Dr Seymour lashed out at
the State Government for creating a "toothless tiger" when
it established the Marine Stinger Advisory Committee last September.
"It has never been funded," Dr Seymour said.
"We’ve had the dollars for box jellyfish.
"But with irukandji, which under certain circumstances can get inside the (swimming) nets, we’ve had very little.
"It’s a reactive system –when someone gets stung we shut the beach."
He said money was thrown at irukandji research after the deaths of an American tourist at Hamilton Island and a compatriot at Opal Reef off Port Douglas, but not enough to gain a detailed understanding of the species which is believed to sporadically reach Far Northern beaches in stinger season.
An irukandji jellyfish breeding ground behind Double Island, off Palm Cove north of Cairns, could be an early detection area if more was known about the species, Dr Seymour said.
The office of the Minister for Sustainability, Climate Change and Innovation, Andrew McNamara, did not respond to calls from The Weekend Post yesterday.
Cairns’s Marine Stinger Advisory Committee chairman Brad McCulloch agreed not a great deal was known about irukandjis.
But he said his group was set up to compile what was known for State Government, not to act as a funding distribution body.
Tourism industry figures yesterday backed calls for the State Government to allocate money to irukandji research.

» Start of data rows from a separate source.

Source: an optimization exercise on an open RTL-to-GDS flow (aim: small area and a short achievable clock period). Production flows keep margins and buffers that such runs may drop.
RTL that was checked went through simulation tests only; none was proved equivalent to the original.
Power figures rest on the tool's default switching activity, not on a simulated workload.

==> flow/design.v (excerpt) <==
module DSP (A,B,D,C,CLK,CARRYIN,OPMODE,BCIN,RSTA,RSTB,RSTM,
RSTP,RSTC,RSTD,RSTCARRYIN,RSTOPMODE,CEA,CEB,CEM,CEP,CEC,CED,
CECARRYIN,CEOPMODE,PCIN,BCOUT,PCOUT,P,M,CARRYOUT,CARRYOUTF);
For scale: about 3900 cells after synthesis, ~250 flip-flops, ~350 I/O pins, about 27000 um2 of cells after synthesis.
Settings: LEC_CHECK=0, ABC_AREA=1, CAP_MARGIN=20, CORE_MARGIN=2, CORE_UTILIZATION=40, SETUP_SLACK_MARGIN=2.5, SLEW_MARGIN=20, DONT_BUFFER_PORTS=1, PRE_GLOBAL_PLACE_TCL=/design/flow/flow/ports.tcl; clock period 7.0 ns.
standard.sh (not shown) runs the stock make flow with config.mk's settings and CLKGATE_MAP_FILE= SYNTH_SCRIPT=/design/flow/synth_recipe.tcl, a recipe that flattens the netlist after the stock synthesis.
==> flow/flow/run.sh <==
#!/bin/bash
# The standard layout (standard.sh: standard synthesis, then ORFS to
# finish), with one change: each port gets a plain buffer (buf_1 on inputs,
# buf_2 on outputs) instead of the cell buffer_ports picks by default.
set -euo pipefail
HERE=$(pwd)
cat >> config.mk <<EOC
export DONT_BUFFER_PORTS = 1
export PRE_GLOBAL_PLACE_TCL = $HERE/flow/ports.tcl
EOC
bash standard.sh > standard.log 2>&1
==> flow/flow/ports.tcl <==
# Port buffers, run before global placement in place of ORFS's buffer_ports.
puts "Perform port buffering (flow/ports.tcl)..."
buffer_ports -inputs -buffer_cell sky130_fd_sc_hd__buf_1
buffer_ports -outputs -buffer_cell sky130_fd_sc_hd__buf_2
Then changed:
==> flow/run.sh (new file) <==
#!/bin/bash
# synth_recipe.tcl (not shown) runs the flow's synth.tcl, then flattens the netlist and writes it again
# the make line also repeats each setting of config.mk as NAME=value (left out here)
make -C /OpenROAD-flow-scripts/flow DESIGN_CONFIG=/design/flow/config.mk WORK_HOME=/design/flow/orfs CLKGATE_MAP_FILE= SYNTH_SCRIPT=/design/flow/synth_recipe.tcl finish
DONT_BUFFER_PORTS = unset   (was 1)
PRE_GLOBAL_PLACE_TCL = unset   (was /design/flow/flow/ports.tcl)
removed: flow/flow/run.sh
removed: flow/flow/ports.tcl
removed: flow/standard.sh
Outcome: The changed run passed the timing, design-rule and antenna checks; clock skew increases by 0.014 ns; worst setup slack barely changes; routed wire length increases by about 0.34%; non-clock buffer count increases by 327; utilization increases by 5.0 points; via count increases by 4.1%; worst hold slack is about the same; final cell count increases by about 7%; register-to-register slack is about the same.
Then changed:
==> flow/flow/run.sh (new file) <==
#!/bin/bash
# The standard layout (standard.sh: standard synthesis, then ORFS to
# finish), with one change: the port buffers are plain buffers (buf_2 from
# buffer_ports, then buf_1 on the inputs) instead of the delay cell
# buffer_ports picks by default.  Each tool's output is in orfs/logs.
set -euo pipefail
HERE=$(pwd)
cat >> config.mk <<EOC
export BUFFER_PORTS_ARGS = -buffer_cell sky130_fd_sc_hd__buf_2
export PRE_RESIZE_TCL = $HERE/flow/ports.tcl
EOC
bash standard.sh > standard.log 2>&1
==> flow/flow/ports.tcl (new file) <==
# Before repair_design: the input ports' buffers become buf_1.
set n 0
foreach bterm [[ord::get_db_block] getBTerms] {
  if {[$bterm getIoType] ne "INPUT"} { continue }
  set net [$bterm getNet]
  if {$net eq "NULL" || [$net getSigType] eq "CLOCK"} { continue }
  foreach iterm [$net getITerms] {
    set inst [$iterm getInst]
    if {[[$inst getMaster] getName] eq "sky130_fd_sc_hd__buf_2"} {
      replace_cell [get_cells [$inst getName]] sky130_fd_sc_hd__buf_1
      incr n
    }
  }
}
puts "flow/ports.tcl: $n input buffers set to buf_1"
==> flow/standard.sh (new file) <==
#!/bin/bash
# synth_recipe.tcl (not shown) runs the flow's synth.tcl, then flattens the netlist and writes it again
# the make line also repeats each setting of config.mk as NAME=value (left out here)
make -C /OpenROAD-flow-scripts/flow DESIGN_CONFIG=/design/flow/config.mk WORK_HOME=/design/flow/orfs CLKGATE_MAP_FILE= SYNTH_SCRIPT=/design/flow/synth_recipe.tcl "${@:-finish}"
BUFFER_PORTS_ARGS = -buffer_cell sky130_fd_sc_hd__buf_2   (was unset)
PRE_RESIZE_TCL = /design/flow/flow/ports.tcl   (was unset)
SETUP_SLACK_MARGIN = 3.0   (was 2.5)
removed: flow/run.sh
The new run produced a clean layout.
Routed wire length came out higher by 4.4%.
Final area climbs by 0.98%.
Die area is unchanged.
Via count is higher by 3.8%.
Global-route usage came out higher by 0.91 points.
Power climbs by 1.1%.
No run of this note included a check of the RTL's function; only the layout flow was run.

* * *

build 54:
DSP, a different RTL version from the one above (not shown whole).
Size: about 3900 cells after synthesis, ~230 flip-flops, roughly 350 I/O pins.
export LEC_CHECK = 0
export ABC_AREA = 1
export CAP_MARGIN = 20
export CORE_MARGIN = 2
export CORE_UTILIZATION = 40
export SETUP_SLACK_MARGIN = 2.5
export SLEW_MARGIN = 20
export DONT_BUFFER_PORTS = 1
export PRE_GLOBAL_PLACE_TCL = /design/flow/flow/ports.tcl
create_clock -name core_clock -period 7.0 [get_ports {CLK}]
==> flow/flow/run.sh <==
#!/bin/bash
# The standard layout (standard.sh: standard synthesis, then ORFS to
# finish), with one change: each port gets a plain buffer (buf_1 on inputs,
# buf_2 on outputs) instead of the cell buffer_ports picks by default.
set -euo pipefail
HERE=$(pwd)
cat >> config.mk <<EOC
export DONT_BUFFER_PORTS = 1
export PRE_GLOBAL_PLACE_TCL = $HERE/flow/ports.tcl
EOC
bash standard.sh > standard.log 2>&1
==> flow/flow/ports.tcl <==
# Port buffers, run before global placement in place of ORFS's buffer_ports.
puts "Perform port buffering (flow/ports.tcl)..."
buffer_ports -inputs -buffer_cell sky130_fd_sc_hd__buf_1
buffer_ports -outputs -buffer_cell sky130_fd_sc_hd__buf_2
Build 54 reached the final stage; the timing, design-rule and antenna checks on its layout passed.
Here is what was changed in the inputs of build 32 compared with build 54.
==> flow/flow/run.sh <==
#!/bin/bash
# The standard layout (standard.sh: standard synthesis, then ORFS to
# finish), with one change: the port buffers are plain buffers (buf_2 from
# buffer_ports, then buf_1 on the inputs) instead of the delay cell
# buffer_ports picks by default.  Each tool's output is in orfs/logs.
set -euo pipefail
HERE=$(pwd)
cat >> config.mk <<EOC
export BUFFER_PORTS_ARGS = -buffer_cell sky130_fd_sc_hd__buf_2
export PRE_RESIZE_TCL = $HERE/flow/ports.tcl
EOC
bash standard.sh > standard.log 2>&1
==> flow/flow/ports.tcl <==
# Before repair_design: the input ports' buffers become buf_1.
set n 0
foreach port [get_ports -quiet *] {
  if {[get_property $port direction] ne "input"} { continue }
  if {[get_name $port] eq "CLK"} { continue }
  set net [get_nets -quiet -of_objects $port]
  if {$net eq ""} { continue }
  foreach pin [get_pins -quiet -of_objects $net] {
    set inst [get_cells -of_objects $pin]
    if {[get_property $inst ref_name] eq "sky130_fd_sc_hd__buf_2"} {
      replace_cell $inst sky130_fd_sc_hd__buf_1
      incr n
    }
  }
}
puts "flow/ports.tcl: $n input buffers set to buf_1"
--- a/flow/config.mk
+++ b/flow/config.mk
@@ -13,3 +13,3 @@
 export SLEW_MARGIN = 20
-export DONT_BUFFER_PORTS = 1
-export PRE_GLOBAL_PLACE_TCL = /design/flow/flow/ports.tcl
+export BUFFER_PORTS_ARGS = -buffer_cell sky130_fd_sc_hd__buf_2
+export PRE_RESIZE_TCL = /design/flow/flow/ports.tcl
==> summary.txt <==
Of build 32 and build 54, only build 32 never reached the final stage.
Re post-synthesis instance area: no difference whatsoever between build 32 and build 54.
Diff build 32..build 54 | register area share after synthesis | negligible
[compare] base=build 54 new=build 32: die extent in y now sits at about the same level, number of flip-flops and latches in the synthesized netlist about even, synthesized instance count now sits at about the same level, total nets after synthesis roughly the same.
Number of enable flip-flop cells after synthesis: build 54 vs build 32 identical
The count of port buffers added during placement of build 32 is higher than that of build 54.
Cmp build 32 vs build 54: placer's final routability congestion estimate higher in build 32
From build 54 to build 32, effective utilization at floorplan did not move at all.
From an optimization exercise on the open Yosys and OpenROAD flow, aimed at small area; shortcuts taken in it are not production practice. The RTL was checked by simulation tests, not by an equivalence proof against the original design. The clock port is modelled as an ideal driver; clocking choices that lean on that would not hold on a real chip. Power figures rest on the tool's default switching activity, not on a simulated workload.

== run A ==
## parking_meter_top
module parking_meter_top(
    input clk,
    input reset,
    input buttonU, buttonL, buttonR, buttonD,
    input switch0, switch1,
    output [3:0] an,
    output [6:0] sseg
);
Size in the first run: ~420 cells after synthesis, ~96 flip-flops, ~0.0039 mm2 of cells after synthesis.
Settings: LEC_CHECK=0, CAP_MARGIN=20, CORE_MARGIN=2, CORE_UTILIZATION=60, SLEW_MARGIN=20; clock period 10.0 ns.
standard.sh (not shown) runs the stock make flow with config.mk's settings and CLKGATE_MAP_FILE= SYNTH_SCRIPT=/design/flow/synth_recipe.tcl, a recipe that flattens the netlist after the stock synthesis.
==> flow/flow/run.sh <==
#!/bin/bash
# Layout: the standard flow (standard synthesis unchanged), with these changes:
#  - port buffers are the smallest buffer, sky130_fd_sc_hd__buf_1;
#  - the clock tree is built by flow/clock_tree.tcl just before the CTS step
#    (which then adds nothing): 10 leaf clock buffers (clkbuf_4), one per group
#    of nearby clock sinks, driven by one root clock buffer (clkbuf_4).
# Each run's full output goes to a log file here; ORFS keeps per-step logs in orfs/logs/.
set -euo pipefail
here=$(pwd)
export BUFFER_PORTS_ARGS="-buffer_cell sky130_fd_sc_hd__buf_1"
export PRE_CTS_TCL="$here/flow/clock_tree.tcl"
export CLOCK_NX=5
export CLOCK_NY=2
export CLOCK_LEAF_BUFFER=sky130_fd_sc_hd__clkbuf_4
export CLOCK_ROOT_BUFFER=sky130_fd_sc_hd__clkbuf_4
export CTS_ARGS="-sink_clustering_enable -dont_use_dummy_load"
bash standard.sh synth > synth.log 2>&1
bash standard.sh > layout.log 2>&1
==> flow/flow/clock_tree.tcl <==
set block [ord::get_db_block]
set dbu [$block getDbUnitsPerMicron]
set nx $::env(CLOCK_NX)
set ny $::env(CLOCK_NY)
set sinks {}
foreach pin [get_pins -of_objects [get_nets clk]] {
  if {[get_property $pin direction] ne "input"} { continue }
  set loc [[sta::sta_to_db_inst [$pin instance]] getLocation]
  lappend sinks [list [lindex $loc 0] [lindex $loc 1] $pin]
}
set sinks [lsort -integer -index 0 $sinks]
set n [llength $sinks]
set groups {}
for {set c 0} {$c < $nx} {incr c} {
  set col [lsort -integer -index 1 [lrange $sinks [expr {$c * $n / $nx}] [expr {($c + 1) * $n / $nx - 1}]]]
  set m [llength $col]
  for {set r 0} {$r < $ny} {incr r} {
    lappend groups [lrange $col [expr {$r * $m / $ny}] [expr {($r + 1) * $m / $ny - 1}]]
  }
}
set nets [list clk]
set leaves {}
set i 0
set lx 0.0
set ly 0.0
foreach g $groups {
  if {[llength $g] == 0} { continue }
  set sx 0.0
  set sy 0.0
  set pins {}
  foreach s $g {
    set sx [expr {$sx + [lindex $s 0]}]
    set sy [expr {$sy + [lindex $s 1]}]
    lappend pins [lindex $s 2]
  }
  set cx [expr {$sx / [llength $g] / $dbu}]
  set cy [expr {$sy / [llength $g] / $dbu}]
  set lx [expr {$lx + $cx}]
  set ly [expr {$ly + $cy}]
  insert_buffer -buffer_cell $::env(CLOCK_LEAF_BUFFER) -net clk -load_pins $pins \
    -location [list $cx $cy] -buffer_name clkleaf$i -net_name clkleaf${i}_net
  puts "clock group $i: [llength $g] sinks, buffer at ($cx, $cy)"
  incr i
}
set_propagated_clock [all_clocks]
foreach pin [get_pins -of_objects [get_nets clk]] {
  if {[get_property $pin direction] eq "output"} { continue }
  lappend leaves $pin
  lappend nets [get_full_name [get_nets -of_objects [get_pins [get_full_name [$pin instance]]/X]]]
}
if {[info exists ::env(CLOCK_ROOT_BUFFER)] && $::env(CLOCK_ROOT_BUFFER) ne ""} {
  insert_buffer -buffer_cell $::env(CLOCK_ROOT_BUFFER) -net clk -load_pins $leaves \
    -location [list [expr {$lx / $i}] [expr {$ly / $i}]] -buffer_name clkroot -net_name clkroot_net
  foreach pin [get_pins -of_objects [get_nets clk]] {
    if {[get_property $pin direction] eq "output"} { continue }
    lappend nets [get_full_name [get_nets -of_objects [get_pins [get_full_name [$pin instance]]/X]]]
  }
}
puts "clock nets: $nets"
set_cts_config -skip_nets $nets
Modified inputs, run B compared to run A
diff --git a/flow/flow/run.sh b/flow/flow/run.sh
--- a/flow/flow/run.sh
+++ b/flow/flow/run.sh
@@ -5,2 +5,2 @@
-#    (which then adds nothing): 10 leaf clock buffers (clkbuf_4), one per group
-#    of nearby clock sinks, driven by one root clock buffer (clkbuf_4).
+#    (which then adds nothing): 6 leaf clock buffers (clkbuf_8), one per group
+#    of nearby clock sinks, driven by one root clock buffer (clkbuf_2).
==> comparison <==
Utilization came out exactly the same in run A and run B.
As far as total of buffers placed on input and output ports goes, run B and run A are indistinguishable; the numbers are identical.
As far as post-detailed-route DRC marker count goes, run B and run A are indistinguishable; the numbers are identical.
Diff run A..run B | minimum clock period | unchanged
Diff run A -> run B: layout overhead on the synthesized area barely changed; global-route usage level; remaining max-slew budget at the tightest pin shows no meaningful change.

Marketing expert Ron Livingston said the search for an antivenene was essential in protecting locals and tourists.
"Research that leads to an antivenene is of vital importance," he said.
Mr Livingston said any irukandji stings had the potential to harm the tourism industry.
"Bad publicity travels fast," he said.
Another tourism industry leader, who asked not to be named, agreed that more money was urgently needed to fund research.
"The more knowlege we have the more proactive we can be in protecting tourists," he said.